INVESTIGATION OF THE MECHANICAL PERFORMANCE OF FIBER-MODIFIED CERAMIC COMPOSITES USING FINITE ELEMENT METHOD

Ceramic materials are widely used in impact safekeeping systems. Ceramic is a heterogeneous material; its characteristics depend considerably both on specifications of its ingredients and the material structure completely. The finite element method (FEM) can be a useful tool for strength computation of these materials. In this paper, the mechanical properties of the ceramic composites are investigated, and the mechanical performance modeling of fiber-fortified ceramic matrix composites (CMC) is expressed by the instance of aluminum oxide fibers in a matrix composite based on alumina. The starting point of the modeling is an infrastructure (primary cell) that contains a micromechanical size, the statistical analysis characteristics of the matrix, fiber-matrix interface, fiber, and their reciprocal influences.
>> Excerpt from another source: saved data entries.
[src/mips_mem_pkg.sv]
`default_nettype none

package mips_mem_pkg;

    localparam int xlen       = 32;
    localparam int reg_addr_w = 5;
    localparam logic [xlen-1:0]   reset_pc  = 32'h0000_0000;
    localparam logic [xlen/8-1:0] all_lanes = 4'b1111;

    // Primary opcode field, instruction bits 31:26
    localparam logic [5:0] op_lb  = 6'h20;
    localparam logic [5:0] op_lh  = 6'h21;
    localparam logic [5:0] op_lwl = 6'h22;
    localparam logic [5:0] op_lw  = 6'h23;
    localparam logic [5:0] op_lbu = 6'h24;
    localparam logic [5:0] op_lhu = 6'h25;
    localparam logic [5:0] op_lwr = 6'h26;
    localparam logic [5:0] op_sb  = 6'h28;
    localparam logic [5:0] op_sh  = 6'h29;
    localparam logic [5:0] op_sw  = 6'h2b;
    localparam logic [5:0] op_lui = 6'h0f;

    typedef enum logic [3:0] {
        none, lb, lbu, lh, lhu, lw, lwl, lwr, sb, sh, sw, lui
    } mem_op_e;

    typedef struct packed {
        mem_op_e               op;
        logic [reg_addr_w-1:0] rs;  // Base register
        logic [reg_addr_w-1:0] rt;  // Source or destination
        logic [15:0]           imm;
    } decoded_t;

    typedef struct packed {
        logic [xlen-1:0]   address;     // Word aligned
        logic [xlen/8-1:0] byteenable;  // Bit k is byte address+k
        logic [xlen-1:0]   writedata;   // Byte address+k on bits 8k+7:8k
        logic              read;
        logic              write;
    } bus_req_t;

    typedef enum logic [1:0] {
        fetch, exec1, exec2
    } seq_state_e;

    // Bus lane order to internal big-endian order and back
    function automatic logic [xlen-1:0] swap_bytes(input logic [xlen-1:0] w);
        return {w[7:0], w[15:8], w[23:16], w[31:24]};
    endfunction

    // Same reordering for byte enables
    function automatic logic [xlen/8-1:0] swap_lanes(input logic [xlen/8-1:0] be);
        return {be[0], be[1], be[2], be[3]};
    endfunction

endpackage

`default_nettype wire
[src/ls_core.sv]
`timescale 1ns/10ps
`default_nettype none

module ls_core (
    input  logic                            clk,
    input  logic                            reset,
    output logic [mips_mem_pkg::xlen-1:0]   mem_address,
    output logic [mips_mem_pkg::xlen/8-1:0] mem_byteenable,
    output logic [mips_mem_pkg::xlen-1:0]   mem_writedata,
    output logic                            mem_read,
    output logic                            mem_write,
    input  logic [mips_mem_pkg::xlen-1:0]   mem_readdata,
    input  logic                            waitrequest
);
    import mips_mem_pkg::*;

    bus_req_t        bus_req;
    bus_req_t        data_req;
    decoded_t        dec;
    seq_state_e      state;
    logic [xlen-1:0] instr;
    logic [xlen-1:0] load_word;
    logic [xlen-1:0] rs_data;
    logic [xlen-1:0] rt_data;
    logic [xlen-1:0] wb_data;
    logic            reg_we;

    mem_sequencer u_seq (
        .clk         (clk),
        .reset       (reset),
        .dec         (dec),
        .data_req    (data_req),
        .waitrequest (waitrequest),
        .mem_readdata(mem_readdata),
        .bus_req     (bus_req),
        .instr       (instr),
        .load_word   (load_word),
        .state       (state),
        .reg_we      (reg_we)
    );

    instr_decoder u_dec (
        .instr(instr),
        .dec  (dec)
    );

    load_store u_ls (
        .state    (state),
        .dec      (dec),
        .rs_data  (rs_data),
        .rt_data  (rt_data),
        .load_word(load_word),
        .data_req (data_req),
        .wb_data  (wb_data)
    );

    // Writeback always targets rt
    register_file u_rf (
        .clk    (clk),
        .reset  (reset),
        .rs_addr(dec.rs),
        .rt_addr(dec.rt),
        .rs_data(rs_data),
        .rt_data(rt_data),
        .we     (reg_we),
        .waddr  (dec.rt),
        .wdata  (wb_data)
    );

    assign mem_address    = bus_req.address;
    assign mem_byteenable = bus_req.byteenable;
    assign mem_writedata  = bus_req.writedata;
    assign mem_read       = bus_req.read;
    assign mem_write      = bus_req.write;

endmodule

`default_nettype wire

[src/register_file.sv]
`timescale 1ns/10ps
`default_nettype none

module register_file (
    input  logic                                clk,
    input  logic                                reset,
    input  logic [mips_mem_pkg::reg_addr_w-1:0] rs_addr,
    input  logic [mips_mem_pkg::reg_addr_w-1:0] rt_addr,
    output logic [mips_mem_pkg::xlen-1:0]       rs_data,
    output logic [mips_mem_pkg::xlen-1:0]       rt_data,
    input  logic                                we,
    input  logic [mips_mem_pkg::reg_addr_w-1:0] waddr,
    input  logic [mips_mem_pkg::xlen-1:0]       wdata
);
    import mips_mem_pkg::*;

    localparam int reg_count = 2 ** reg_addr_w;

    logic [xlen-1:0] regs [reg_count];

    always_ff @(posedge clk) begin
        if (reset) begin
            for (int i = 0; i < reg_count; i++) begin
                regs[i] <= '0;
            end
        end else if (we && waddr != '0) begin
            regs[waddr] <= wdata;
        end
    end

    // Combinational reads, r0 hardwired to zero
    always_comb begin
        if (rs_addr == '0) begin
            rs_data = '0;
        end else begin
            rs_data = regs[rs_addr];
        end
    end

    always_comb begin
        if (rt_addr == '0) begin
            rt_data = '0;
        end else begin
            rt_data = regs[rt_addr];
        end
    end

endmodule

`default_nettype wire

[src/mem_sequencer.sv]
`timescale 1ns/10ps
`default_nettype none

module mem_sequencer (
    input  logic                          clk,
    input  logic                          reset,
    input  mips_mem_pkg::decoded_t        dec,
    input  mips_mem_pkg::bus_req_t        data_req,
    input  logic                          waitrequest,
    input  logic [mips_mem_pkg::xlen-1:0] mem_readdata,
    output mips_mem_pkg::bus_req_t        bus_req,
    output logic [mips_mem_pkg::xlen-1:0] instr,
    output logic [mips_mem_pkg::xlen-1:0] load_word,
    output mips_mem_pkg::seq_state_e      state,
    output logic                          reg_we
);
    import mips_mem_pkg::*;

    logic [xlen-1:0] pc;
    logic [xlen-1:0] rdata_int;   // Read data in internal order
    logic            needs_bus;
    logic            writes_reg;
    logic            xfer_done;

    assign rdata_int  = swap_bytes(mem_readdata);
    assign needs_bus  = !(dec.op inside {none, lui});
    assign writes_reg = dec.op inside {lb, lbu, lh, lhu, lw, lwl, lwr, lui};

    // Fetch request or the load/store data phase
    always_comb begin
        case (state)
            fetch: begin
                bus_req = '{
                    address:    pc,
                    byteenable: all_lanes,
                    writedata:  '0,
                    read:       1'b1,
                    write:      1'b0
                };
            end
            exec1: begin
                bus_req = needs_bus ? data_req : '0;
            end
            default: begin
                bus_req = '0;
            end
        endcase
    end

    assign xfer_done = (bus_req.read || bus_req.write) && !waitrequest;

    always_ff @(posedge clk) begin
        if (reset) begin
            state <= fetch;
            pc    <= reset_pc;
        end else begin
            case (state)
                fetch: begin
                    if (xfer_done) begin
                        state <= exec1;
                    end
                end
                exec1: begin
                    if (!needs_bus || xfer_done) begin
                        state <= exec2;
                    end
                end
                default: begin
                    state <= fetch;
                    pc    <= pc + xlen'(4);
                end
            endcase
        end
    end

    always_ff @(posedge clk) begin
        if (state == fetch && xfer_done) begin
            instr <= rdata_int;
        end
        if (state == exec1 && xfer_done && bus_req.read) begin
            load_word <= rdata_int;
        end
    end

    assign reg_we = (state == exec2) && writes_reg && (dec.rt != '0);  // r0 never written

    // Stalled request held until the slave accepts it
    a_req_stable: assert property (@(posedge clk) disable iff (reset)
        (bus_req.read || bus_req.write) && waitrequest |=> $stable(bus_req))
        else $error("bus request changed while waitrequest was high");

endmodule

`default_nettype wire

[src/load_store.sv]
`timescale 1ns/10ps
`default_nettype none

module load_store (
    input  mips_mem_pkg::seq_state_e      state,
    input  mips_mem_pkg::decoded_t        dec,
    input  logic [mips_mem_pkg::xlen-1:0] rs_data,
    input  logic [mips_mem_pkg::xlen-1:0] rt_data,
    input  logic [mips_mem_pkg::xlen-1:0] load_word,  // Internal order
    output mips_mem_pkg::bus_req_t        data_req,
    output logic [mips_mem_pkg::xlen-1:0] wb_data
);
    import mips_mem_pkg::*;

    logic [xlen-1:0]   imm_sext;
    logic [xlen-1:0]   eff_addr;
    logic [1:0]        k;         // Byte offset, byte 0 is the MSB
    logic [4:0]        shl_amt;   // 8*k
    logic [4:0]        shr_amt;   // 8*(3-k)
    logic [xlen/8-1:0] be_int;    // Bit 3 is byte 0
    logic [xlen-1:0]   wdata_int;
    logic [xlen-1:0]   ld_shl;
    logic [xlen-1:0]   keep_lwl;
    logic [xlen-1:0]   keep_lwr;
    logic              is_load;
    logic              is_store;
    logic              is_half;

    assign imm_sext = {{16{dec.imm[15]}}, dec.imm};
    assign eff_addr = rs_data + imm_sext;
    assign k        = eff_addr[1:0];
    assign shl_amt  = {k, 3'b000};
    assign shr_amt  = {~k, 3'b000};

    assign is_load  = dec.op inside {lb, lbu, lh, lhu, lw, lwl, lwr};
    assign is_store = dec.op inside {sb, sh, sw};
    assign is_half  = dec.op inside {lh, lhu, sh};

    // Enables in internal order, swapped to bus lanes below
    always_comb begin
        case (dec.op)
            lb, lbu, sb: begin
                be_int = 4'b1000 >> k;
            end
            lh, lhu, sh: begin
                be_int = 4'b1100 >> k;
            end
            lwl: begin
                be_int = all_lanes >> k;     // Bytes k to 3
            end
            lwr: begin
                be_int = ~(4'b0111 >> k);    // Bytes 0 to k
            end
            lw, sw: begin
                be_int = all_lanes;
            end
            default: begin
                be_int = 4'b0000;
            end
        endcase
    end

    // Store data lined up under the selected bytes
    always_comb begin
        case (dec.op)
            sb: begin
                wdata_int = {rt_data[7:0], 24'h00_0000} >> shl_amt;
            end
            sh: begin
                wdata_int = {rt_data[15:0], 16'h0000} >> shl_amt;
            end
            sw: begin
                wdata_int = rt_data;
            end
            default: begin
                wdata_int = '0;
            end
        endcase
    end

    assign data_req = '{
        address:    {eff_addr[xlen-1:2], 2'b00},
        byteenable: swap_lanes(be_int),
        writedata:  swap_bytes(wdata_int),
        read:       is_load,
        write:      is_store
    };

    // Selected byte or half moved to the top of the word
    assign ld_shl = load_word << shl_amt;

    // Register bits that LWL and LWR leave alone
    assign keep_lwl = rt_data & ~({xlen{1'b1}} << shl_amt);
    assign keep_lwr = rt_data & ~({xlen{1'b1}} >> shr_amt);

    always_comb begin
        case (dec.op)
            lb: begin
                wb_data = {{24{ld_shl[31]}}, ld_shl[31:24]};
            end
            lbu: begin
                wb_data = {24'h00_0000, ld_shl[31:24]};
            end
            lh: begin
                wb_data = {{16{ld_shl[31]}}, ld_shl[31:16]};
            end
            lhu: begin
                wb_data = {16'h0000, ld_shl[31:16]};
            end
            lw: begin
                wb_data = load_word;
            end
            lui: begin
                wb_data = {dec.imm, 16'h0000};
            end
            lwl: begin
                wb_data = ld_shl | keep_lwl;
            end
            lwr: begin
                wb_data = (load_word >> shr_amt) | keep_lwr;
            end
            default: begin
                wb_data = '0;
            end
        endcase
    end

    // Offset comes from register contents, so it is only known here
    always_comb begin
        if (state == exec1) begin
            if (is_half) begin
                assert #0 (k[0] == 1'b0)
                    else $error("halfword access at odd byte offset %0d", k);
            end
        end
    end

endmodule

`default_nettype wire

[src/instr_decoder.sv]
`timescale 1ns/10ps
`default_nettype none

module instr_decoder (
    input  logic [mips_mem_pkg::xlen-1:0] instr,
    output mips_mem_pkg::decoded_t        dec
);
    import mips_mem_pkg::*;

    logic [5:0] opcode;
    mem_op_e    op_sel;

    assign opcode = instr[31:26];

    // Only the memory opcodes and LUI are recognised
    always_comb begin
        case (opcode)
            op_lb: begin
                op_sel = lb;
            end
            op_lbu: begin
                op_sel = lbu;
            end
            op_lh: begin
                op_sel = lh;
            end
            op_lhu: begin
                op_sel = lhu;
            end
            op_lw: begin
                op_sel = lw;
            end
            op_lwl: begin
                op_sel = lwl;
            end
            op_lwr: begin
                op_sel = lwr;
            end
            op_sb: begin
                op_sel = sb;
            end
            op_sh: begin
                op_sel = sh;
            end
            op_sw: begin
                op_sel = sw;
            end
            op_lui: begin
                op_sel = lui;
            end
            default: begin
                op_sel = none;  // Runs as a no-op
            end
        endcase
    end

    // I-type field layout
    assign dec = '{
        op:  op_sel,
        rs:  instr[25:21],
        rt:  instr[20:16],
        imm: instr[15:0]
    };

endmodule

`default_nettype wire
The numeral assessment of the model is done using the FEM. The numerical results of composite elastic modulus were computed based on the amount of the added fibers and the porosity was evaluated for empirical data of samples with a similar composition. Various scanning electron microscope (SEM) images were used for each sample to specify the porosity. Also, the unit cell method presumed that the porous ceramic substance is manufactured from an array of fundamental units, each with the same composition, material characteristic, and cell geometry. The results showed that when the material consists of different pores and fibers, the amount of Young's modulus reduces with the increment of porosity. The linear correlation model of elasticity versus porosity value from experimental data was derived by MATLAB curve fitting. The experimental data from the mechanical test and numerical values were in good agreement.